Dataset items
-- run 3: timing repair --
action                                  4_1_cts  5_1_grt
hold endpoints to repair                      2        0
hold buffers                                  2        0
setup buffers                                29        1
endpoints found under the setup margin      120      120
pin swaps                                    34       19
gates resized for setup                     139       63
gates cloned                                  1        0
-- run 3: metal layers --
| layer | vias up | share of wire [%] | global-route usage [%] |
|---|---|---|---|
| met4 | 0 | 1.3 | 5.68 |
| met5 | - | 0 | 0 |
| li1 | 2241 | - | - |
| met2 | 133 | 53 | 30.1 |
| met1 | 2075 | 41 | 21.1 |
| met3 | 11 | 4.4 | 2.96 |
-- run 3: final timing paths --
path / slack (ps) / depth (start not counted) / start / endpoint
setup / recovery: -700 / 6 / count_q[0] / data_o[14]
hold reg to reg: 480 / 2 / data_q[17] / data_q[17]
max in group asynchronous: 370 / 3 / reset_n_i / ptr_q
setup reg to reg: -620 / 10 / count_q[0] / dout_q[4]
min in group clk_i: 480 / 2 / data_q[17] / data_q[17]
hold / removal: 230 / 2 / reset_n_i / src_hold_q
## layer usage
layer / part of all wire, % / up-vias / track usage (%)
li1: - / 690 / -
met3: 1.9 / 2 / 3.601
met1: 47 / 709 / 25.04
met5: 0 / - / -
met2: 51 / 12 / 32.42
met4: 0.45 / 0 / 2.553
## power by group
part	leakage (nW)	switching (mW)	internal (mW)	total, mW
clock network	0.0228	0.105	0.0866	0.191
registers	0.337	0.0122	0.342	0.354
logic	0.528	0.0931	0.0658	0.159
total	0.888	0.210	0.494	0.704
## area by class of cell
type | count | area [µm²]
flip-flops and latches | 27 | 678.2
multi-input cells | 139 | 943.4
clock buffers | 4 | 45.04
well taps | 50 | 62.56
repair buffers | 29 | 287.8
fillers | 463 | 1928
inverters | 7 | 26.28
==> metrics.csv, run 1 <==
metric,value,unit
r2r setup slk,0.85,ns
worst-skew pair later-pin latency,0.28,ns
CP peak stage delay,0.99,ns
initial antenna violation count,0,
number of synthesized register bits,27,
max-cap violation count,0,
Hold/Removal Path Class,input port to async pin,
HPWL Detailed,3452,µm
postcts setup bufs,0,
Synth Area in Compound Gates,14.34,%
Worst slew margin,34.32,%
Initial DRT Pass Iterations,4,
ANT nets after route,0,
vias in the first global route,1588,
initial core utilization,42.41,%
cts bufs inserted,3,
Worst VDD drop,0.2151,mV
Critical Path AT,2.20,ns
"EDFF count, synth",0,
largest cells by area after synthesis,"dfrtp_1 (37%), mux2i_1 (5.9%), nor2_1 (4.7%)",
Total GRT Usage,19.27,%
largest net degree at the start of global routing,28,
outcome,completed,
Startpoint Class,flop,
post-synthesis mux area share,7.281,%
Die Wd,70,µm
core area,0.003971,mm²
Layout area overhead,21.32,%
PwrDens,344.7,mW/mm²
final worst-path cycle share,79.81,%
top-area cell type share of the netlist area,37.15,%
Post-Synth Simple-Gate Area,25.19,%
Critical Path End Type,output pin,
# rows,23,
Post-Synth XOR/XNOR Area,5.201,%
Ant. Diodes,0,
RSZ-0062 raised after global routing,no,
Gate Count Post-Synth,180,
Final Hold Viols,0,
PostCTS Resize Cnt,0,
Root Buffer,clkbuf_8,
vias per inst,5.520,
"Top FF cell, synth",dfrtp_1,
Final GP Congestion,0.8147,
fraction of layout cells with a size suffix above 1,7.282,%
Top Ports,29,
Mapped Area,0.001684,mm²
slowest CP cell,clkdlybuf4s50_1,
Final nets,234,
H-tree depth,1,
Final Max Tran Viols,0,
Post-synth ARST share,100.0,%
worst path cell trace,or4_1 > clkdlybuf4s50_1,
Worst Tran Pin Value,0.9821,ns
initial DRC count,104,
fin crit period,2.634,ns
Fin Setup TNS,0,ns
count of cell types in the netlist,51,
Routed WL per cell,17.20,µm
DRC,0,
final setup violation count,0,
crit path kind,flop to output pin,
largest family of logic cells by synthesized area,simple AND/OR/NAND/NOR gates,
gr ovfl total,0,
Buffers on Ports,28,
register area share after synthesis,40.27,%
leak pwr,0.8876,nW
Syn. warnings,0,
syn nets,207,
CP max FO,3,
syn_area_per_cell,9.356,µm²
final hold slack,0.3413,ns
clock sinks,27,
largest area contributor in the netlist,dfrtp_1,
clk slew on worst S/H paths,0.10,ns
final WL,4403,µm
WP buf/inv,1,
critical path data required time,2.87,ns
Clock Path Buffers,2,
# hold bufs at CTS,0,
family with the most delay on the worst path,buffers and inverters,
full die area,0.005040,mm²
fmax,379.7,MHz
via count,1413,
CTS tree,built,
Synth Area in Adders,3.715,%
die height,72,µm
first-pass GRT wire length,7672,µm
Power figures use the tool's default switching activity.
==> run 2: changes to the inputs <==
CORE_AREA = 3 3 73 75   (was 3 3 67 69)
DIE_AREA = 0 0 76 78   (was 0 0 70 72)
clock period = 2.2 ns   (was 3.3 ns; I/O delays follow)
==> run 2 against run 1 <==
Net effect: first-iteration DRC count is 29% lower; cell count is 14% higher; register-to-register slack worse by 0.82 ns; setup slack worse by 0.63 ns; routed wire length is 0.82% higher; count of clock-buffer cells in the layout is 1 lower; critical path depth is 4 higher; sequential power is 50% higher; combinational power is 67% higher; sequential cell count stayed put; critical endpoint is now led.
<file path="src/rtl/frame_pkg.sv">
// frame_pkg: shared constants, state encoding and checksum helper for the
// MHP frame datapath (receive parser and transmit side).
package frame_pkg;

  localparam int FRAME_LEN = 51;
  localparam int DST_OFS   = 0;
  localparam int SRC_OFS   = 2;
  localparam int SIZE_OFS  = 4;
  localparam int DT_OFS    = 6;
  localparam int PAY_OFS   = 7;
  localparam int SCS_OFS   = 49;
  localparam int PAYLOAD_W = 336;

  typedef enum logic [1:0] {
    ST_IDLE = 2'd0,
    ST_RECV = 2'd1,
    ST_DONE = 2'd2
  } state_t;

  // One SCS term: byte zero-extended to 16 bits, then shifted by (n mod 4).
  function automatic logic [15:0] scs_term(input logic [7:0] b, input logic [1:0] sh);
    return {8'h00, b} << sh;
  endfunction

endpackage

</file>
<file path="src/rtl/frame_scs_acc.sv">
// frame_scs_acc: 16-bit wrap-around SCS accumulator. i_clr restarts the sum;
// when i_clr and i_en are both high the byte is the first term of a new frame.
// The 2-bit shift counter tracks (byte index mod 4).
module frame_scs_acc
  import frame_pkg::*;
(
  input  logic        clk,
  input  logic        rst,
  input  logic        i_clr,
  input  logic        i_en,
  input  logic [7:0]  i_data,
  output logic [15:0] o_sum
);

  logic [1:0]  r_sh;
  logic [15:0] r_sum;
  logic [1:0]  w_sh;
  logic [15:0] w_base;

  // Select the shift amount and base sum, restarting both on clear.
  always_comb begin
    w_sh   = r_sh;
    w_base = r_sum;
    if (i_clr) begin
      w_sh   = 2'd0;
      w_base = 16'd0;
    end else begin
      w_sh   = r_sh;
      w_base = r_sum;
    end
  end

  // Accumulate one shifted byte per enabled cycle.
  always_ff @(posedge clk) begin
    if (rst) begin
      r_sum <= 16'd0;
      r_sh  <= 2'd0;
    end else if (i_en) begin
      r_sum <= w_base + scs_term(i_data, w_sh);
      r_sh  <= w_sh + 2'd1;
    end else if (i_clr) begin
      r_sum <= 16'd0;
      r_sh  <= 2'd0;
    end
  end

  assign o_sum = r_sum;

endmodule

</file>
<file path="src/rtl/frame_parser.sv">
// frame_parser: rebuilds MHP header fields and payload from the received byte
// stream, checks the SCS and aborts frames on an inter-byte gap timeout.
// Optional build macro FRAME_PARSER_SCS_CHECK_EN enables the SCS accumulator
// and comparison; without it o_scs_err is tied low and the SCS bytes are
// consumed and ignored.
module frame_parser
  import frame_pkg::*;
#(
  parameter int GAP_TIMEOUT = 16
)
(
  input  logic                 clk,
  input  logic                 rst,
  input  logic [7:0]           i_rdata,
  input  logic                 i_rvalid,
  output logic [15:0]          o_dst,
  output logic [15:0]          o_src,
  output logic [15:0]          o_size,
  output logic                 o_dir,
  output logic [6:0]           o_type,
  output logic [PAYLOAD_W-1:0] o_payload,
  output logic                 o_valid,
  output logic                 o_scs_err,
  output logic                 o_abort,
  output logic                 o_busy
);

  localparam int         SHIFT_W  = SCS_OFS * 8;
  localparam int         GAP_W    = $clog2(GAP_TIMEOUT + 1);
  localparam logic [5:0] LAST_IDX = 6'(FRAME_LEN - 1);
  localparam logic [5:0] SCS_IDX  = 6'(SCS_OFS);

  state_t                 r_state;
  logic [5:0]             r_cnt;
  logic [GAP_W-1:0]       r_gap;
  logic [SHIFT_W-1:0]     r_shift;
  logic [15:0]            r_dst;
  logic [15:0]            r_src;
  logic [15:0]            r_size;
  logic                   r_dir;
  logic [6:0]             r_type;
  logic [PAYLOAD_W-1:0]   r_payload;
  logic                   r_valid;
  logic                   r_scs_err;
  logic                   r_abort;
  logic                   w_start;
  logic                   w_shift_en;
  logic                   w_scs_err;

  // Frame start (byte 0 seen outside RECV) and header/payload byte capture.
  always_comb begin
    w_start    = 1'b0;
    w_shift_en = 1'b0;
    if (i_rvalid && (r_state != ST_RECV)) begin
      w_start    = 1'b1;
      w_shift_en = 1'b1;
    end else if (i_rvalid && (r_state == ST_RECV) && (r_cnt < SCS_IDX)) begin
      w_start    = 1'b0;
      w_shift_en = 1'b1;
    end else begin
      w_start    = 1'b0;
      w_shift_en = 1'b0;
    end
  end

`ifdef FRAME_PARSER_SCS_CHECK_EN
  logic [15:0] w_sum;
  logic [7:0]  r_scs_hi;

  frame_scs_acc u_scs_acc (
    .clk    (clk),
    .rst    (rst),
    .i_clr  (w_start),
    .i_en   (w_shift_en),
    .i_data (i_rdata),
    .o_sum  (w_sum)
  );

  // Hold the received SCS high byte until the low byte arrives.
  always_ff @(posedge clk) begin
    if (rst) begin
      r_scs_hi <= 8'h00;
    end else if (i_rvalid && (r_state == ST_RECV) && (r_cnt == SCS_IDX)) begin
      r_scs_hi <= i_rdata;
    end
  end

  assign w_scs_err = (w_sum != {r_scs_hi, i_rdata});
`else
  assign w_scs_err = 1'b0;
`endif

  // Receive FSM: byte/gap counting, field shift register and output commit.
  always_ff @(posedge clk) begin
    if (rst) begin
      r_state   <= ST_IDLE;
      r_cnt     <= 6'd0;
      r_gap     <= '0;
      r_shift   <= '0;
      r_dst     <= 16'd0;
      r_src     <= 16'd0;
      r_size    <= 16'd0;
      r_dir     <= 1'b0;
      r_type    <= 7'd0;
      r_payload <= '0;
      r_valid   <= 1'b0;
      r_scs_err <= 1'b0;
      r_abort   <= 1'b0;
    end else begin
      r_valid <= 1'b0;
      r_abort <= 1'b0;
      if (w_shift_en) begin
        r_shift <= {i_rdata, r_shift[SHIFT_W-1:8]};
      end
      case (r_state)
        ST_IDLE, ST_DONE: begin
          if (i_rvalid) begin
            r_cnt   <= 6'd1;
            r_gap   <= '0;
            r_state <= ST_RECV;
          end else begin
            r_state <= ST_IDLE;
          end
        end
        ST_RECV: begin
          if (i_rvalid) begin
            r_gap <= '0;
            if (r_cnt == LAST_IDX) begin
              r_dst     <= r_shift[DST_OFS*8 +: 16];
              r_src     <= r_shift[SRC_OFS*8 +: 16];
              r_size    <= r_shift[SIZE_OFS*8 +: 16];
              r_dir     <= r_shift[DT_OFS*8 + 7];
              r_type    <= r_shift[DT_OFS*8 +: 7];
              r_payload <= r_shift[PAY_OFS*8 +: PAYLOAD_W];
              r_valid   <= 1'b1;
              r_scs_err <= w_scs_err;
              r_cnt     <= 6'd0;
              r_state   <= ST_DONE;
            end else begin
              r_cnt <= r_cnt + 6'd1;
            end
          end else if (r_gap == GAP_W'(GAP_TIMEOUT - 1)) begin
            r_abort <= 1'b1;
            r_gap   <= '0;
            r_cnt   <= 6'd0;
            r_state <= ST_IDLE;
          end else begin
            r_gap <= r_gap + 1'b1;
          end
        end
        default: begin
          r_state <= ST_IDLE;
        end
      endcase
    end
  end

  assign o_dst     = r_dst;
  assign o_src     = r_src;
  assign o_size    = r_size;
  assign o_dir     = r_dir;
  assign o_type    = r_type;
  assign o_payload = r_payload;
  assign o_valid   = r_valid;
  assign o_scs_err = r_scs_err;
  assign o_abort   = r_abort;
  assign o_busy    = (r_state == ST_RECV);

endmodule

</file>
[config.mk]
export PLATFORM = sky130hd
export DESIGN_NAME = inst_encode_writer
export DESIGN_NICKNAME = d
export VERILOG_FILES = /design/src/rtl/inst_encode_writer.sv
export SDC_FILE = /design/constraint.sdc
export NUM_CORES = 1
export LEC_CHECK = 0
export CAP_MARGIN = 20
export CORE_AREA = 5 5 120 88
export CTS_CLUSTER_DIAMETER = 150
export CTS_CLUSTER_SIZE = 8
export DETAILED_ROUTE_END_ITERATION = 6
export DIE_AREA = 0 0 125 93
export GPL_TIMING_DRIVEN = 0
export PLACE_DENSITY = 0.76
export SYNTH_ARGS = -nofsm -noshare
export SYNTH_HDL_FRONTEND = slang
export SYNTH_SLANG_ARGS = --single-unit
[constraint.sdc]
create_clock -name clk -period 3.4 [get_ports clk]
set_input_delay 0.34 -clock clk [delete_from_list [all_inputs] [get_ports clk]]
set_output_delay 0.34 -clock clk [all_outputs]
set_load 0.005 [all_outputs]
===== src/rtl/wb_as_master_bridge.sv =====
// wb_as_master_bridge: Wishbone slave that tunnels each access over the AS byte link
module wb_as_master_bridge #(
  parameter int TIMEOUT   = 1024,
  parameter int TIMEOUT_W = 11
) (
  input  logic        clk,
  input  logic        reset,
  input  logic        wb_cyc_i,
  input  logic        wb_stb_i,
  input  logic        wb_we_i,
  input  logic [15:0] wb_adr_i,
  input  logic [15:0] wb_dat_i,
  output logic [15:0] wb_dat_o,
  output logic        wb_ack_o,
  output logic        wb_err_o,
  output logic [7:0]  as_data_o,
  output logic        as_dstrb_o,
  input  logic        as_busy_i,
  input  logic [7:0]  as_data_i,
  input  logic        as_dstrb_i,
  output logic        as_busy_o,
  output logic [7:0]  resp_o,
  output logic        stray_o
);
  typedef enum logic [2:0] {IDLE, SEND, RTYPE, RDATA, DONE} state_t;
  localparam logic [TIMEOUT_W-1:0] TMO_LAST = TIMEOUT_W'(TIMEOUT == 0 ? 0 : TIMEOUT - 1);
  state_t state_q, state_d;
  logic we_q, we_d;
  logic [15:0] adr_q, adr_d, wdat_q, wdat_d, rdat_q, rdat_d;
  logic [2:0] idx_q, idx_d;
  logic rsel_q, rsel_d;
  logic [TIMEOUT_W-1:0] tmo_q, tmo_d;
  logic [7:0] as_data_q, as_data_d, resp_q, resp_d;
  logic as_dstrb_q, as_dstrb_d, ack_q, ack_d, err_q, err_d, stray_q, stray_d;
  logic tx, rx, last, tmo_hit;
  // Command byte order: opcode, address low/high, then write data low/high
  function automatic logic [7:0] cmd_byte(input logic [2:0] i, input logic we, input logic [15:0] adr,
                                          input logic [15:0] dat);
    return i == 3'd0 ? (we ? 8'h02 : 8'h01) : i == 3'd1 ? adr[7:0] : i == 3'd2 ? adr[15:8] :
           i == 3'd3 ? dat[7:0] : dat[15:8];
  endfunction
  assign as_busy_o  = (state_q == SEND) || (state_q == DONE);
  assign tx         = as_dstrb_q & ~as_busy_i;
  assign rx         = as_dstrb_i & ~as_busy_o;
  assign last       = idx_q == (we_q ? 3'd4 : 3'd2);
  assign tmo_hit    = (TIMEOUT != 0) && (tmo_q == TMO_LAST);
  assign wb_dat_o   = rdat_q;
  assign wb_ack_o   = ack_q;
  assign wb_err_o   = err_q;
  assign as_data_o  = as_data_q;
  assign as_dstrb_o = as_dstrb_q;
  assign resp_o     = resp_q;
  assign stray_o    = stray_q;
  // Next-state logic: serialise the command, then parse the response or time out
  always_comb begin
    state_d    = state_q;
    we_d       = we_q;
    adr_d      = adr_q;
    wdat_d     = wdat_q;
    idx_d      = idx_q;
    rsel_d     = rsel_q;
    tmo_d      = tmo_q;
    as_data_d  = as_data_q;
    as_dstrb_d = as_dstrb_q;
    rdat_d     = rdat_q;
    resp_d     = resp_q;
    ack_d      = 1'b0;
    err_d      = 1'b0;
    stray_d    = 1'b0;
    case (state_q)
      IDLE: begin
        stray_d = rx;
        if (wb_cyc_i & wb_stb_i) begin
          we_d       = wb_we_i;
          adr_d      = wb_adr_i;
          wdat_d     = wb_dat_i;
          idx_d      = 3'd0;
          as_dstrb_d = 1'b1;
          as_data_d  = cmd_byte(3'd0, wb_we_i, wb_adr_i, wb_dat_i);
          state_d    = SEND;
        end
      end
      SEND: begin
        if (tx) begin
          idx_d      = idx_q + 3'd1;
          as_data_d  = last ? as_data_q : cmd_byte(idx_q + 3'd1, we_q, adr_q, wdat_q);
          as_dstrb_d = ~last;
          tmo_d      = '0;
          state_d    = last ? RTYPE : SEND;
        end
      end
      RTYPE: begin
        if (rx) begin
          resp_d  = as_data_i;
          tmo_d   = '0;
          rsel_d  = 1'b0;
          state_d = (as_data_i == 8'h01 && !we_q) ? RDATA : DONE;
          ack_d   = (as_data_i == 8'h01) && we_q;
          err_d   = as_data_i != 8'h01;
        end else if (tmo_hit) begin
          state_d = DONE;
          err_d   = 1'b1;
        end else begin
          tmo_d = tmo_q + 1'b1;
        end
      end
      RDATA: begin
        if (rx) begin
          tmo_d   = '0;
          rsel_d  = 1'b1;
          rdat_d  = rsel_q ? {as_data_i, rdat_q[7:0]} : {rdat_q[15:8], as_data_i};
          state_d = rsel_q ? DONE : RDATA;
          ack_d   = rsel_q;
        end else if (tmo_hit) begin
          state_d = DONE;
          err_d   = 1'b1;
        end else begin
          tmo_d = tmo_q + 1'b1;
        end
      end
      DONE: state_d = IDLE;
      default: state_d = IDLE;
    endcase
  end
  // State and registered outputs; reset aborts any transaction silently
  always_ff @(posedge clk or negedge reset) begin
    if (!reset) begin
      state_q    <= IDLE;
      we_q       <= 1'b0;
      adr_q      <= '0;
      wdat_q     <= '0;
      idx_q      <= '0;
      rsel_q     <= 1'b0;
      tmo_q      <= '0;
      as_data_q  <= '0;
      as_dstrb_q <= 1'b0;
      rdat_q     <= '0;
      resp_q     <= '0;
      ack_q      <= 1'b0;
      err_q      <= 1'b0;
      stray_q    <= 1'b0;
    end else begin
      state_q    <= state_d;
      we_q       <= we_d;
      adr_q      <= adr_d;
      wdat_q     <= wdat_d;
      idx_q      <= idx_d;
      rsel_q     <= rsel_d;
      tmo_q      <= tmo_d;
      as_data_q  <= as_data_d;
      as_dstrb_q <= as_dstrb_d;
      rdat_q     <= rdat_d;
      resp_q     <= resp_d;
      ack_q      <= ack_d;
      err_q      <= err_d;
      stray_q    <= stray_d;
    end
  end
endmodule


===== config.mk =====
export PLATFORM = sky130hd
export DESIGN_NAME = wb_as_master_bridge
export DESIGN_NICKNAME = d
export VERILOG_FILES = /design/src/rtl/wb_as_master_bridge.sv
export SDC_FILE = /design/constraint.sdc
export NUM_CORES = 1
export LEC_CHECK = 0
export ABC_AREA = 0
export CAP_MARGIN = 5
export CORE_ASPECT_RATIO = 1.5
export CORE_UTILIZATION = 40
export CTS_CLUSTER_SIZE = 12
export DETAILED_ROUTE_END_ITERATION = 10
export SYNTH_ARGS = -nofsm -noshare
export SYNTH_HDL_FRONTEND = slang
export SYNTH_SLANG_ARGS = --single-unit
export TNS_END_PERCENT = 100

===== constraint.sdc =====
create_clock -name clk -period 3.64 [get_ports clk]
set_clock_uncertainty 0.05 [all_clocks]
set_input_delay 0.364 -clock clk [delete_from_list [all_inputs] [get_ports clk]]
set_output_delay 0.364 -clock clk [all_outputs]
set_load 0.005 [all_outputs]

# WHAT THE TASK REQUIRES
Among the records above, extract exactly the lines from the line with "RSZ-0062 raised after" to the line with "largest area contributor", both lines included, and leave out the rest.

# PROBLEM SOLUTION
RSZ-0062 raised after global routing,no,
Gate Count Post-Synth,180,
Final Hold Viols,0,
PostCTS Resize Cnt,0,
Root Buffer,clkbuf_8,
vias per inst,5.520,
"Top FF cell, synth",dfrtp_1,
Final GP Congestion,0.8147,
fraction of layout cells with a size suffix above 1,7.282,%
Top Ports,29,
Mapped Area,0.001684,mm²
slowest CP cell,clkdlybuf4s50_1,
Final nets,234,
H-tree depth,1,
Final Max Tran Viols,0,
Post-synth ARST share,100.0,%
worst path cell trace,or4_1 > clkdlybuf4s50_1,
Worst Tran Pin Value,0.9821,ns
initial DRC count,104,
fin crit period,2.634,ns
Fin Setup TNS,0,ns
count of cell types in the netlist,51,
Routed WL per cell,17.20,µm
DRC,0,
final setup violation count,0,
crit path kind,flop to output pin,
largest family of logic cells by synthesized area,simple AND/OR/NAND/NOR gates,
gr ovfl total,0,
Buffers on Ports,28,
register area share after synthesis,40.27,%
leak pwr,0.8876,nW
Syn. warnings,0,
syn nets,207,
CP max FO,3,
syn_area_per_cell,9.356,µm²
final hold slack,0.3413,ns
clock sinks,27,
largest area contributor in the netlist,dfrtp_1,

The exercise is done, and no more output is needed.